• **Work request**
Stopping at the line that holds "output [15:0] out;", repeat the lines below exactly, starting from the very first and including that final line.
Data supplied Start Marker
module decoder_2x4 (inp, out);
	input   [1:0] inp;
	output  [3:0] out;
	assign out[0] = (~inp[0]) & (~inp[1]) ;
	assign out[1] = ( inp[0]) & (~inp[1]) ;
	assign out[2] = (~inp[0]) & ( inp[1]) ;
	assign out[3] = ( inp[0]) & ( inp[1]) ;
endmodule
module decoder_4x16 (inp, out);
   output [15:0] out;
   input [3:0]   inp;
   parameter val = 16'h0001;
assign out   = (inp == 4'b0000) ? val   :
               (inp == 4'b0001) ? val<<1:
               (inp == 4'b0010) ? val<<2:
               (inp == 4'b0011) ? val<<3:
               (inp == 4'b0100) ? val<<4:
               (inp == 4'b0101) ? val<<5:
               (inp == 4'b0110) ? val<<6:
               (inp == 4'b0111) ? val<<7:
               (inp == 4'b1000) ? val<<8:
               (inp == 4'b1001) ? val<<9:
               (inp == 4'b1010) ? val<<10:
               (inp == 4'b1011) ? val<<11:
               (inp == 4'b1100) ? val<<12:
               (inp == 4'b1101) ? val<<13:
               (inp == 4'b1110) ? val<<14:
               (inp == 4'b1111) ? val<<15: 16'bxxxx_xxxx_xxxx_xxxx;
endmodule
**design/flow/constraint.sdc**
```tcl
current_design ALU

set clk_period 58.2
set clk_io_pct 0.2

create_clock -name clk0 -period $clk_period

set non_clock_inputs [all_inputs -no_clocks]
set_input_delay [expr $clk_period * $clk_io_pct] -clock clk0 $non_clock_inputs
set_output_delay [expr $clk_period * $clk_io_pct] -clock clk0 [all_outputs]
```
**design/flow/design.v**
```verilog
module ALU (ALUControl, readDataRegister1, inputSaidaMuxALUSrc, zeroFlag, ALUResult, carryFlag, negativeFlag,overflowFlag); 
input [3:0] ALUControl;
input [63:0] readDataRegister1; 
input [63:0] inputSaidaMuxALUSrc;
output reg [63:0] ALUResult;
output  reg zeroFlag;
output  reg carryFlag;
output  reg negativeFlag;
output  reg overflowFlag;
reg [64:0] temp;
  always@(readDataRegister1 or inputSaidaMuxALUSrc or ALUControl) begin
    case (ALUControl)
      4'b0000:  
        temp = readDataRegister1 & inputSaidaMuxALUSrc;
      4'b0001:  
        temp = readDataRegister1 | inputSaidaMuxALUSrc;
      4'b0010:  
        temp = readDataRegister1 + inputSaidaMuxALUSrc;
      4'b0110:  
        temp = readDataRegister1 - inputSaidaMuxALUSrc;
      4'b0111:  
        temp = readDataRegister1 ^  inputSaidaMuxALUSrc; 	
    endcase
    ALUResult = temp[63:0];
    negativeFlag = ALUResult[63];    
    carryFlag    =  (ALUControl[1] & temp[64]);
    overflowFlag =  (ALUControl[1] & ((readDataRegister1[63] ~^ inputSaidaMuxALUSrc[63]) & (temp[64]^temp[63]))); 
    zeroFlag = (ALUResult == 0);
  end 
endmodule
```
**design/flow/config.mk**
```make
export PLATFORM = sky130hd
export DESIGN_NAME = ALU
export DESIGN_NICKNAME = ALU
export VERILOG_FILES = /design/flow/design.v
export SDC_FILE = /design/flow/constraint.sdc
export NUM_CORES = 4
export LEC_CHECK = 1
export CORE_UTILIZATION = 40
```
**design/flow/run.sh**
```bash
#!/bin/bash
# OpenROAD 26Q1-2900-gdf79404cd8, Yosys 0.63+post, stock flow scripts
make -C /OpenROAD-flow-scripts/flow DESIGN_CONFIG=/design/flow/config.mk WORK_HOME=/design/flow/orfs finish
```
==> qor.log <==
qor: outcome.status complete, no violations
qor: synth.synth.yosys.chip_area 9274 µm²
qor: detailed_routing.wirelength 34.04 mm
qor: grt.grt-ovfl-total 0
qor: grt.maximum_number_of_pins_on_one_net_before_global_route_repair 38
qor: setup_path.worstPathMaxFanout 6
qor: floorplan.placementRows 55
qor: timing.unconstrained_endpoints 2
qor: run.timing.max_cap.violations 0
qor: placed_design.io_buffers 200
qor: grt.grt_usage 28.45%
qor: synth.post-synth-top-area-fraction 26.04%
qor: power_and_ir_drop.power_spent_charging_and_discharging_nets 63.09 µW
qor: timing.unrepaired_setup_endpoints_after_global_routing no
qor: detailed_routing.drt_iter0_drc 789
qor: clocking.post_cts_buffers 0
qor: final_layout.layout.area.comb 8428 µm²
qor: placed_design.detailed_place_hpwl 28.19 mm
qor: timing.max_freq 32.33 MHz
qor: floorplan.fp_util 40.84%
qor: final_layout.final_common_cell sky130_fd_sc_hd__clkdlybuf4s50_1
qor: setup_path.worst_setup_path_startpoint inputSaidaMuxALUSrc[3]
qor: setup_path.endpoint zeroFlag
qor: setup_path.crit_required 46.56 ns
qor: grt.antenna_found_initial 2
qor: detailed_routing.vias 10,590
qor: synth.yosys_cells 1,389
qor: synth.top_area_cell sky130_fd_sc_hd__ha_1
qor: clocking.hold_buffers 0
qor: setup_path.critical_path.endpoint_type output port
qor: final_layout.largest_register_ffs 2
qor: power_and_ir_drop.proportion_of_power_drawn_by_the_clock_network 0%
qor: grt.grt_first_pass_wirelength 53.41 mm
qor: synth.postSynth.topFlopCell sky130_fd_sc_hd__dlxtn_1
qor: detailed_routing.route.detailed.wl_per_inst 18.73 µm
qor: timing.report.final.hold_viol_count 0
qor: synth.synth_cells 1,389
qor: detailed_routing.drt_pass1_iterations 5
qor: timing.finalClockPeriodUsage 53.15%
qor: setup_path.data_arrival_at_the_endpoint_of_the_critical_path 19.30 ns
qor: min_path.worstHoldPathType primary input to output port
qor: power_and_ir_drop.seq_power_share 0.2%
qor: final_layout.final_layout_size_suffix_gt1_share 1.438%
qor: clocking.cts-resized-gates 0
qor: timing.worst-slew-pin-transition 0.8572 ns
qor: power_and_ir_drop.power_density 9.826 nW/µm²
qor: detailed_routing.viasPerCell 5.829
qor: power_and_ir_drop.pwr-share-comb 99.8%
qor: synth.synth.lib_cells_used.distinct 74
qor: timing.finalMaxSlewViolations 0
qor: floorplan.chip_area 23,800 µm²
qor: timing.unclocked_regs 2
qor: final_layout.final_core_utilization 50.30%
qor: placed_design.place_congestion 0.9635
qor: floorplan.top_level_ports 200
qor: final_layout.filler_cell_count 2,303
qor: synth.yosys_warnings 3
qor: grt.first_global_vias 9,808
qor: floorplan.die_h 154.3 µm
qor: setup_path.critical_path.startpoint_type primary input
qor: synth.synth.area.top_cells sky130_fd_sc_hd__ha_1 26%, sky130_fd_sc_hd__xnor2_1 8.2%, sky130_fd_sc_hd__a21oi_1 5.9%, sky130_fd_sc_hd__inv_1 5.8%, sky130_fd_sc_hd__nor2_1 5.3%
qor: timing.timing.final.setup_violations 0
qor: timing.min_period 30.94 ns
qor: timing.timing.setup.tns 0 ns
qor: synth.number_of_enable_flip_flop_cells 0
qor: power_and_ir_drop.total_leakage_power 5.250 nW
qor: floorplan.core 22,710 µm²
qor: detailed_routing.ant_nets 0
qor: floorplan.die.size.x 154.3 µm
qor: final_layout.layout.cells.most_common_list 200 x sky130_fd_sc_hd__clkdlybuf4s50_1, 193 x sky130_fd_sc_hd__ha_1, 144 x sky130_fd_sc_hd__inv_1, 131 x sky130_fd_sc_hd__nor2_1, 112 x sky130_fd_sc_hd__nand2_1
qor: detailed_routing.post-route-drc-count 0
qor: run.openroad_warning_count 97
qor: final_layout.area_growth_syn_to_layout 23.17%
qor: final_layout.sequential_cell_area 30.03 µm²
qor: synth.syn_area 9274 µm²
qor: power_and_ir_drop.p_sw_share 56.22%
qor: timing.relative_slew_slack 42.32%
qor: synth.numSynthFlops 2
qor: setup_path.setup.worst_path.class primary input to output port
qor: synth.async_flop_share 0%
qor: synth.syn_avg_cell_area 6.677 µm²
qor: power_and_ir_drop.intPower 49.13 µW
qor: power_and_ir_drop.max-vdd-ir-drop 0.003933 mV
[per-layer routing]
| metal | GRT usage [%] | routed length (µm) |
|---|---|---|
| met3 | 1.798 | 1813 |
| met1 | 42.68 | 16660 |
| met4 | 5.281 | 561 |
| met2 | 45.11 | 15000 |
| met5 | 0 | 0 |
[cell usage after synthesis (all sizes together) (14+ instances only)]
cell type / count
nand4: 33
o21ai: 97
a21o: 28
o211ai: 14
o31ai: 17
buf: 23
nor2: 132
a221oi: 51
clkbuf: 44
xnor2: 87
inv: 144
and3: 18
a21oi: 111
nand3: 24
a31oi: 25
xor2: 24
nor3: 29
ha: 193
nand2: 114
[cell type report]
| cell class | count | share of cell area, % |
|---|---|---|
| Multi-Input combinational cell | 1176 | 73.79 |
| Timing Repair Buffer | 208 | 18.05 |
| Inverter | 144 | 4.732 |
| Tap cell | 285 | 3.122 |
| Sequential cell | 2 | 0.2629 |
| Antenna cell | 2 | 0.04382 |
[critical path, cell delays in order]
cell	delay (ns)
sky130_fd_sc_hd__clkdlybuf4s50_1	0.50
sky130_fd_sc_hd__or3_1	0.45
sky130_fd_sc_hd__nor3b_1	0.58
sky130_fd_sc_hd__and3_1	0.36
sky130_fd_sc_hd__nand3_1	0.28
sky130_fd_sc_hd__nor2b_1	0.29
sky130_fd_sc_hd__nand2_1	0.17
sky130_fd_sc_hd__nor2_1	0.19
sky130_fd_sc_hd__nand2_1	0.14
sky130_fd_sc_hd__o21ai_0	0.34
sky130_fd_sc_hd__xnor2_1	0.12
sky130_fd_sc_hd__ha_1	0.42
sky130_fd_sc_hd__nand2_1	0.12
sky130_fd_sc_hd__nor2_1	0.30
sky130_fd_sc_hd__o211a_1	0.21
sky130_fd_sc_hd__o2111ai_1	0.19
sky130_fd_sc_hd__nand2_1	0.22
sky130_fd_sc_hd__mux2i_1	0.20
sky130_fd_sc_hd__o211ai_1	0.17
sky130_fd_sc_hd__or4_1	0.63
sky130_fd_sc_hd__or4_1	0.58
sky130_fd_sc_hd__or4b_1	0.48
sky130_fd_sc_hd__and4bb_1	0.25
sky130_fd_sc_hd__clkdlybuf4s50_1	0.45
[worst min-delay path by stage]
| stage | slack [ns] | cells after the start | endpoint | startpoint |
|---|---|---|---|---|
| finish | 24.45 | 5 | overflowFlag | readDataRegister1[63] |
| global route | 24.48 | 5 | overflowFlag | readDataRegister1[63] |
| CTS | 24.46 | 5 | overflowFlag | readDataRegister1[63] |
[cell families after synthesis]
group / count (synthesis) / synth area share [%]
xor gates and xnor gates: 111 / 10.48
and+or+nand+nor: 438 / 23.10
latches: 2 / 0.3238
AOI/OAI and AO/OA: 426 / 30.17
adders and majority gates: 194 / 26.25
muxes: 7 / 0.7556
buffers and inverters: 211 / 8.918
[power by group through the flow]
stage	sequential (mW)	combinational (mW)	clock, mW
CTS	0.000273	0.111	0
global route	0.000296	0.124	0.00000000462
finish	0.000272	0.112	0.00000000463
[stage by stage]
step / std cells / total power, mW / setup slack [ns] / hold slack [ns] / area (µm²)
after floorplan: 1389 / 0.06767 / 29.51 / 23.37 / 9274
final: 1817 / 0.1122 / 27.26 / 24.45 / 11420
after CTS: 1815 / 0.1112 / 27.35 / 24.46 / 11420
after global routing: 1817 / 0.1239 / 26.68 / 24.48 / 11420
after detailed placement: 1815 / 0.1104 / 27.39 / 24.46 / 11420
after global placement: 1815 / 0.1112 / 27.42 / 24.46 / 11420
Power is estimated from default activity; no workload was simulated.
Data supplied End Marker
• **Answer**
module decoder_2x4 (inp, out);
	input   [1:0] inp;
	output  [3:0] out;
	assign out[0] = (~inp[0]) & (~inp[1]) ;
	assign out[1] = ( inp[0]) & (~inp[1]) ;
	assign out[2] = (~inp[0]) & ( inp[1]) ;
	assign out[3] = ( inp[0]) & ( inp[1]) ;
endmodule
module decoder_4x16 (inp, out);
   output [15:0] out;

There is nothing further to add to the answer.